Extracted entries Block Start

## src/rtl/pp_ext_pkg.sv

```systemverilog
`timescale 1ns/1ps
package pp_ext_pkg;
  typedef enum logic [2:0] {
    MODE_STD    = 3'b000,
    MODE_BIDIR  = 3'b001,
    MODE_FIFO   = 3'b010,
    MODE_ECP    = 3'b011,
    MODE_EPP    = 3'b100,
    MODE_RSVD   = 3'b101,
    MODE_TEST   = 3'b110,
    MODE_CONFIG = 3'b111
  } ppModeT;

  localparam logic [1:0] SEL_DATA = 2'd0;
  localparam logic [1:0] SEL_FIFO = 2'd1;
  localparam logic [1:0] SEL_CTRL = 2'd2;

  typedef struct packed {
    logic push;
    logic pushFromPeriph;
    logic pop;
    logic flush;
    logic dataWr;
  } fifoStrobeT;
endpackage

```

## src/rtl/pp_ext_fifo.sv

```systemverilog
`timescale 1ns/1ps
module pp_ext_fifo
  import pp_ext_pkg::*;
#(
  parameter int DEPTH = 16,
  parameter int DW    = 8,
  localparam int CW   = $clog2(DEPTH + 1),
  localparam int PW   = (DEPTH > 1) ? $clog2(DEPTH) : 1
) (
  input  logic          clk,
  input  logic          rstN,
  input  fifoStrobeT    stb,
  input  logic [DW-1:0] hostWData,
  input  logic [DW-1:0] periphIn,
  output logic [DW-1:0] headByte,
  output logic [DW-1:0] dataReg,
  output logic [CW-1:0] count,
  output logic          full,
  output logic          empty
);
  logic [DW-1:0] mem [DEPTH];
  logic [PW-1:0] wrPtr, rdPtr;
  logic [DW-1:0] pushByte;

  function automatic logic [PW-1:0] nextPtr(input logic [PW-1:0] p);
    return (p == PW'(DEPTH - 1)) ? '0 : p + PW'(1);
  endfunction

  assign pushByte = stb.pushFromPeriph ? periphIn : hostWData;

  always_ff @(posedge clk) begin
    if (stb.push && !stb.flush) mem[wrPtr] <= pushByte;
  end

  always_ff @(posedge clk) begin
    if (!rstN || stb.flush) begin
      wrPtr <= '0;
      rdPtr <= '0;
      count <= '0;
    end else begin
      if (stb.push) wrPtr <= nextPtr(wrPtr);
      if (stb.pop)  rdPtr <= nextPtr(rdPtr);
      case ({stb.push, stb.pop})
        2'b10:   count <= count + CW'(1);
        2'b01:   count <= count - CW'(1);
        default: count <= count;
      endcase
    end
  end

  always_ff @(posedge clk) begin
    if (!rstN)          dataReg <= '0;
    else if (stb.dataWr) dataReg <= hostWData;
  end

  assign headByte = mem[rdPtr];
  assign full     = (count == CW'(DEPTH));
  assign empty    = (count == '0);
endmodule

```

## src/rtl/pp_ext_ctl.sv

```systemverilog
`timescale 1ns/1ps
module pp_ext_ctl
  import pp_ext_pkg::*;
#(
  parameter int DEPTH = 16,
  parameter int DW    = 8,
  localparam int CW   = $clog2(DEPTH + 1)
) (
  input  logic          clk,
  input  logic          rstN,
  input  logic [1:0]    hostSel,
  input  logic          hostWr,
  input  logic          hostRd,
  input  logic [DW-1:0] hostWData,
  output logic [DW-1:0] hostRData,
  input  logic          dirReverse,
  input  logic          dmaTc,
  input  logic [CW-1:0] rdThresh,
  input  logic [CW-1:0] wrThresh,
  input  logic [DW-1:0] lineData,
  input  logic          periphTake,
  input  logic          periphPut,
  input  logic [DW-1:0] headByte,
  input  logic [DW-1:0] dataReg,
  input  logic [CW-1:0] count,
  input  logic          full,
  input  logic          empty,
  output fifoStrobeT    stb,
  output logic          dataOutEn,
  output logic          periphValid,
  output logic [2:0]    modeField,
  output logic          cfgAccessEn,
  output logic          irq
);
  ppModeT        mode;
  logic          dmaEn, svcBit;
  logic          fifoLive, xferLive;
  logic          hostPush, hostPop, periphPush, periphPop;
  logic          ctrlWr, svcSet;
  logic [CW-1:0] freeSlots;

  assign fifoLive = (mode != MODE_STD);
  assign xferLive = (mode == MODE_FIFO) || (mode == MODE_ECP);
  assign ctrlWr   = hostWr && (hostSel == SEL_CTRL);

  assign hostPush    = hostWr && (hostSel == SEL_FIFO) && fifoLive && !full;
  assign hostPop     = hostRd && (hostSel == SEL_FIFO) && fifoLive && !empty;
  assign periphValid = xferLive && !dirReverse && !empty;
  assign periphPush  = periphPut && xferLive && dirReverse && !full && !hostPush;
  assign periphPop   = periphTake && periphValid && !hostPop;

  always_comb begin
    stb.push           = hostPush || periphPush;
    stb.pushFromPeriph = periphPush;
    stb.pop            = hostPop || periphPop;
    stb.flush          = !fifoLive;
    stb.dataWr         = hostWr && (hostSel == SEL_DATA);
  end

  assign freeSlots = CW'(DEPTH) - count;

  always_comb begin
    if (dmaEn)           svcSet = dmaTc;
    else if (dirReverse) svcSet = (count >= rdThresh);
    else                 svcSet = (freeSlots >= wrThresh);
  end

  always_ff @(posedge clk) begin
    if (!rstN) begin
      mode   <= MODE_STD;
      dmaEn  <= 1'b0;
      svcBit <= 1'b1;
      irq    <= 1'b0;
    end else begin
      irq <= 1'b0;
      if (ctrlWr) begin
        mode   <= ppModeT'(hostWData[7:5]);
        dmaEn  <= hostWData[3];
        svcBit <= hostWData[2];
      end else if (!svcBit && svcSet) begin
        svcBit <= 1'b1;
        irq    <= 1'b1;
      end
    end
  end

  always_comb begin
    case (hostSel)
      SEL_DATA: hostRData = (mode == MODE_BIDIR) ? lineData : dataReg;
      SEL_FIFO: hostRData = headByte;
      SEL_CTRL: hostRData = {mode, 1'b0, dmaEn, svcBit, full, empty};
      default:  hostRData = '0;
    endcase
  end

  assign dataOutEn   = (mode == MODE_STD) ? 1'b1 : !dirReverse;
  assign modeField   = mode;
  assign cfgAccessEn = (mode == MODE_CONFIG);
endmodule

```

## src/rtl/pp_ext_ctrl.sv

```systemverilog
`timescale 1ns/1ps
module pp_ext_ctrl
  import pp_ext_pkg::*;
#(
  parameter int DEPTH = 16,
  parameter int DW    = 8,
  localparam int CW   = $clog2(DEPTH + 1)
) (
  input  logic          clk,
  input  logic          rstN,
  input  logic [1:0]    hostSel,
  input  logic          hostWr,
  input  logic          hostRd,
  input  logic [DW-1:0] hostWData,
  output logic [DW-1:0] hostRData,
  input  logic          dirReverse,
  input  logic          dmaTc,
  input  logic [CW-1:0] rdThresh,
  input  logic [CW-1:0] wrThresh,
  input  logic [DW-1:0] lineData,
  output logic [DW-1:0] dataOut,
  output logic          dataOutEn,
  output logic [DW-1:0] periphByte,
  output logic          periphValid,
  input  logic          periphTake,
  input  logic          periphPut,
  input  logic [DW-1:0] periphIn,
  output logic [2:0]    modeField,
  output logic          cfgAccessEn,
  output logic          irq,
  output logic          fifoFull,
  output logic          fifoEmpty
);
  fifoStrobeT    stb;
  logic [DW-1:0] headByte;
  logic [CW-1:0] count;

  pp_ext_ctl #(.DEPTH(DEPTH), .DW(DW)) u_ctl (
    .clk(clk), .rstN(rstN), .hostSel(hostSel), .hostWr(hostWr), .hostRd(hostRd),
    .hostWData(hostWData), .hostRData(hostRData), .dirReverse(dirReverse),
    .dmaTc(dmaTc), .rdThresh(rdThresh), .wrThresh(wrThresh), .lineData(lineData),
    .periphTake(periphTake), .periphPut(periphPut), .headByte(headByte),
    .dataReg(dataOut), .count(count), .full(fifoFull), .empty(fifoEmpty),
    .stb(stb), .dataOutEn(dataOutEn), .periphValid(periphValid),
    .modeField(modeField), .cfgAccessEn(cfgAccessEn), .irq(irq)
  );

  pp_ext_fifo #(.DEPTH(DEPTH), .DW(DW)) u_fifo (
    .clk(clk), .rstN(rstN), .stb(stb), .hostWData(hostWData), .periphIn(periphIn),
    .headByte(headByte), .dataReg(dataOut), .count(count),
    .full(fifoFull), .empty(fifoEmpty)
  );

  assign periphByte = headByte;
endmodule

```

## config.mk

```make
export PLATFORM = sky130hd
export DESIGN_NAME = pp_ext_ctrl
export DESIGN_NICKNAME = d
export VERILOG_FILES = /design/src/rtl/pp_ext_pkg.sv /design/src/rtl/pp_ext_fifo.sv /design/src/rtl/pp_ext_ctl.sv /design/src/rtl/pp_ext_ctrl.sv
export SDC_FILE = /design/constraint.sdc
export NUM_CORES = 1
export LEC_CHECK = 0
export BUFFER_PORTS_ARGS = -buffer_cell sky130_fd_sc_hd__buf_4
export CAP_MARGIN = 10
export CORE_MARGIN = 3
export CORE_UTILIZATION = 50
export DETAILED_ROUTE_END_ITERATION = 8
export PLACE_DENSITY_LB_ADDON = 0.1
export SYNTH_ARGS = -nofsm -noshare
export SYNTH_HDL_FRONTEND = slang
export SYNTH_HIERARCHICAL = 1
export SYNTH_SLANG_ARGS = --single-unit
```

## constraint.sdc

```tcl
create_clock -name clk -period 3.1 [get_ports clk]
set_input_delay 0.155 -clock clk [delete_from_list [all_inputs] [get_ports clk]]
set_output_delay 0.155 -clock clk [all_outputs]
set_load 0.01 [all_outputs]
```

; ---- Yosys cells after proc, flatten, opt, wreduce, memory -nomap -nowiden
; Memories as Yosys holds them, arrays and structs flattened. A register that Yosys moved wholly into a read port is not among the register bits.
; Cells that the tools add are included.
[totals]
reg_bits = 27
latchBits = 0
ramBits = 128
romBits = 0
inputBits = 44
output_inout_bits = 33
wordCells = 81
memories = 1
[classes]
addsub = 5
mul = 0
n_div = 0
order_cmp = 2
eq_ne = 11
shifts = 0
mux = 16
n_bitwise = 1
reduce_logical = 37
[memory_table]
columns = name, depth, width, rd, rd_ports_with_merged_regs, write_ports, line_no
row1 = u_fifo.mem, 16, 8, 1, 1, 1, pp_ext_fifo.sv:21  ; logic [DW-1:0] mem [DEPTH];
[op_table]
columns = cell, n
row1 = one-hot mux 8 bit (3 select lines), 1
row2 = logical AND 1 bit, 18
row3 = two-way mux 4 bit, 4
row4 = two-way mux 8 bit, 2
row5 = >= comparator 5 bit, 2
row6 = one-hot mux 5 bit (2 select lines), 1
row7 = "adder 4 x 1 -> 4 bit, second input constant", 2
row8 = "== test 4 bit, second input constant", 2
row9 = zero test 1 bit, 8
row10 = two-way mux 1 bit, 8
row11 = "== test 3 x 2 -> 1 bit, second input constant", 2
row12 = "adder 5 x 1 -> 5 bit, second input constant", 1
row13 = "== test 5 bit, second input constant", 1
row14 = zero test 5 bit, 1
row15 = "subtractor 5 x 1 -> 5 bit, second input constant", 1
row16 = "subtractor 5 bit, first input constant", 1
row17 = "== test 2 x 1 -> 1 bit, second input constant", 2
row18 = "== test 2 bit, second input constant", 2
row19 = logical OR 1 bit, 4
row20 = nonzero test 2 bit, 2
row21 = "== test 3 x 1 -> 1 bit, second input constant", 1
row22 = "== test 3 bit, second input constant", 1
row23 = zero test 3 bit, 1
row24 = nonzero test 3 bit, 1
row25 = other kinds (3), 3

; ---- Logic depth before layout (Yosys ltp)
; Gate-level depths: netlist of run 1.
[depth]
word_depth = 10
mapped_depth = 14
depth_no_buf = 12

; ---- By module
; Netlist of run 1, hierarchy kept.
[modules_own_cells]
columns = module, n_inst, cells_per_inst, area_each_um2
row1 = pp_ext_fifo, 1, 354, 6297.3
row2 = pp_ext_ctl, 1, 116, 918.4

; ---- Least setup slack after synthesis of run 1
; OpenSTA, ideal clock, no wires.
[synth_path]
path_kind = register to register
from = register u_fifo.count[2]
to = register u_fifo.count[2]
setup_ps = 71
arrival_time_ps = 3028
required_time_ps = 3029
path_slack_ps = 2
path_stages_with_launch = 14
path_buffers = 2
period_less_slack_ps = 3098
cell_sequence = dfxtp_1 -> clkbuf_1 -> nor4_1 -> and2_1 -> o31ai_1 -> inv_1 -> ha_1 -> buf_2 -> xor2_1 -> ha_1 -> a21o_1 -> xnor2_1 -> or3_1 -> a21oi_1
[synth_lines]
columns = element, line_no
row1 = from (decl), pp_ext_fifo.sv:17  ; output logic [CW-1:0] count,
row2 = from (signal assigned), pp_ext_fifo.sv:44  ; 2'b10: count <= count + CW'(1);
row3 = from (signal assigned), pp_ext_fifo.sv:45  ; 2'b01: count <= count - CW'(1);
row4 = from (signal assigned), pp_ext_fifo.sv:46  ; default: count <= count;

==> impl_metrics.py, run 1 <==
metrics = {
    "yosys": {
        "synthCells": 470,
        "synth_cell_types": 54,
        "netlist_area_mm2": 0.00722,
        "avgSynthCellArea_um2": 15.4,
        "async_flop_share_pct": 0,
        "synth_nets": 534,
        "ys.flop_type": "edfxtp_1",
        "synth_edf_count": 128,
        "ys_ff_latch": 159,
        "yosysWarnings": 6,
        "yosysSeqAreaShare_pct": 61.9,
    },
    "layout": {
        "utilization_pct": 61.3,
        "syn_to_final_growth_pct": 18.8,
        "multiInputGateArea_mm2": 0.00254,
        "regArea_mm2": 0.00447,
        "drive_above_1_share_pct": 28.1,
        "fin_cells": 752,
        "fin_nets": 623,
        "n_fill_cell": 1069,
        "final_common_cell": "edfxtp_1",
        "layout_common_cells": "edfxtp_1 (128), buf_4 (87), dfxtp_1 (30)",
        "num_antenna_cells": 0,
    },
    "die": {
        "die_width_um": 126,
        "core_mm2": 0.0140,
        "die_area_mm2": 0.0159,
        "ioPinCount": 77,
        "die_h_um": 126,
        "initial_core_util_pct": 51.6,
        "num_rows": 43,
    },
    "routing": {
        "drt.antenna.violating_nets": 0,
        "routed_wl_mm": 15.9,
        "dr.pass1.iters": 5,
        "avgViaCountPerCell": 5.72,
        "vias": 4303,
        "drt_iter0_drc": 393,
        "routedWlPerCell_um": 21.1,
        "drcViolationCount": 0,
    },
    "setup_path": {
        "setup.worst_path.start_class": "register",
        "crit_arrival_ps": 2690,
        "crit_path_end_kind": "output port",
        "crit_required_ps": 2940,
        "worstSetupPathType": "register to output port",
        "crit_fanout": 15,
    },
    "timing": {
        "worstMarginPinSlew_ps": 685,
        "finClkSkew_ps": 7.46,
        "whs_ps": 20.2,
        "max_freq_mhz": 352,
        "setup_viol": 0,
        "finalMaxSlewViolations": 0,
        "setup_tns_ps": 0,
        "slew_headroom_pct": 54.3,
        "hold_viol": 0,
        "period_share_pct": 91.7,
        "period_needed_ps": 2840,
        "rsz0062_at_grt": "no",
    },
    "min_path": {
        "hold_path_class": "input pin to register",
    },
    "clock_tree": {
        "postCtsResizedCells": 0,
        "clockBufferDepth": 2,
        "cts_tree": "done",
        "numClockSinks": 159,
        "htree_levels": 4,
        "clkLatencyLatePin_ps": 420,
        "numCtsBuffers": 17,
        "cts_root_buf": "clkbuf_16",
        "clk_pin_slew_ps": 60,
    },
    "run_status": {
        "outcome": "complete, no violations",
    },
    "placed_design": {
        "dp_cells": 719,
        "numPortBuffers": 76,
        "gp_congestion": 0.905,
        "place_hpwl_mm": 10.9,
    },
    "flow_run": {
        "maxCapViolations": 0,
    },
    "pwr": {
        "vdd_drop_max_mv": 0.349,
        "powerDensity_mw_per_mm2": 528,
        "leakagePower_nw": 3.09,
    },
    "global_route": {
        "grt_start_max_net_pins": 18,
        "grt_pass1_wl_mm": 24.3,
        "antenna_found_initial": 0,
        "grt_usage_pct": 20.4,
        "gr-total-overflow": 0,
        "grt_pass1_vias": 4255,
    },
}
-- metal layers --
metal | global-route usage, % | vias to the layer above | wire length [µm]
met5 | 0 | - | 0
met4 | 6.18 | 0 | 262
met3 | 4.54 | 25 | 894
met2 | 32.1 | 124 | 7720
met1 | 28.6 | 2144 | 7000
li1 | - | 2010 | -
-- logic make-up after synthesis --
family          Yosys count  share of synthesized area [%]
flops                   159                           61.9
simple gates            115                           8.90
mux                      71                           16.4
compound gates           60                           5.50
buf+inv                  37                           2.88
fa+ha+maj                20                           3.47
xor+xnor                  8                          0.971
-- synthesized netlist by cell type, drive strengths merged, types with 16 or more instances --
cell type | instances | area, µm²
mux2 | 17 | 191
dfxtp | 31 | 621
nor2b | 19 | 119
inv | 17 | 63.8
ha | 20 | 250
and2 | 18 | 113
mux4 | 32 | 773
edfxtp | 128 | 3840
mux2i | 22 | 220
nand2 | 28 | 105
a22oi | 16 | 120
-- state kept, by name, indices dropped and copies added, names as in the netlist, named ones only --
signal,cells
u_fifo/mem,128
u_fifo/dataReg,8
u_fifo/count,5
u_fifo/rdPtr,4
u_fifo/wrPtr,4
u_ctl/modeField,3
u_ctl/dmaEn,1
u_ctl/irq,1
u_ctl/svcBit,1
-- power by group --
group	leakage, nW	internal (mW)	switching, mW
logic	1.42	0.0901	0.101
clock network	0.266	1.13	0.893
registers	1.40	2.31	0.00643
total	3.09	3.53	1.00
-- final cells by class --
class                      instances  area share [%]
sequential                       159            52.1
multi-input combinational        274            29.7
timing repair buffer              90            8.20
clock buffer                      18            5.00
tap                              180            2.63
clock inverter                    14            1.69
inverter                          17           0.744
-- metrics by stage --
stage                     cell area [µm²]  setup slack, ps  total power, mW
after floorplan                      7220             1.85             2.45
after global placement               7990              439             2.55
after detailed placement             7990              333             2.55
after CTS                            8580              259             4.58
after global routing                 8580              137             4.68
final                                8580              259             4.53
-- final timing paths --
| kind | start | to | slack (ps) | cells past startpoint |
|---|---|---|---|---|
| setup reg to reg | u_fifo/count[0] | u_fifo/count[2] | 330 | 11 |
| hold / removal | hostWData[0] | u_fifo/dataReg[0] | 20 | 3 |
| setup / recovery | register | hostRData[5] | 260 | 7 |
| hold reg to reg | u_fifo/rdPtr[3] | register | 500 | 2 |
-- timing repair --
action	CTS	global route
hold buffers	1	0
endpoints found under the hold margin	1	0
setup buffers	0	0
-- worst max-delay path, cell delays in order (launching register included) --
cell     delay (ps)
dfxtp_2         540
buf_12          230
mux4_1          610
a22oi_1         360
nand2_1         180
nand2_1         100
o21ai_1          80
buf_4           150
Power figures use the tool's default switching activity.
==> run 2, diff against run 1 <==
--- a/config.mk
+++ b/config.mk
@@ -7,10 +7,13 @@
 export LEC_CHECK = 0
 export BUFFER_PORTS_ARGS = -buffer_cell sky130_fd_sc_hd__buf_4
 export CAP_MARGIN = 10
+export CELL_PAD_IN_SITES_DETAIL_PLACEMENT = 1
+export CELL_PAD_IN_SITES_GLOBAL_PLACEMENT = 1
 export CORE_MARGIN = 3
-export CORE_UTILIZATION = 50
+export CORE_UTILIZATION = 44
 export DETAILED_ROUTE_END_ITERATION = 8
 export PLACE_DENSITY_LB_ADDON = 0.1
+export RECOVER_POWER = 50
 export SYNTH_ARGS = -nofsm -noshare
 export SYNTH_HDL_FRONTEND = slang
 export SYNTH_HIERARCHICAL = 1
==> run 2 against run 1 <==
Against the previous run:
- utilization down 7.6 points
- highest routed layer unchanged
- die area rose by 13%
- largest power group unchanged
- register-to-register slack worse by 30 ps
- clock skew is 7.5 ps higher
- power up 2.7%
- hold slack better by 4.0 ps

Extracted entries Block End

## What you will do
What is needed is every line of the records above that contains the word "ppModeT".

## Worked solution
  } ppModeT;
  ppModeT        mode;
        mode   <= ppModeT'(hostWData[7:5]);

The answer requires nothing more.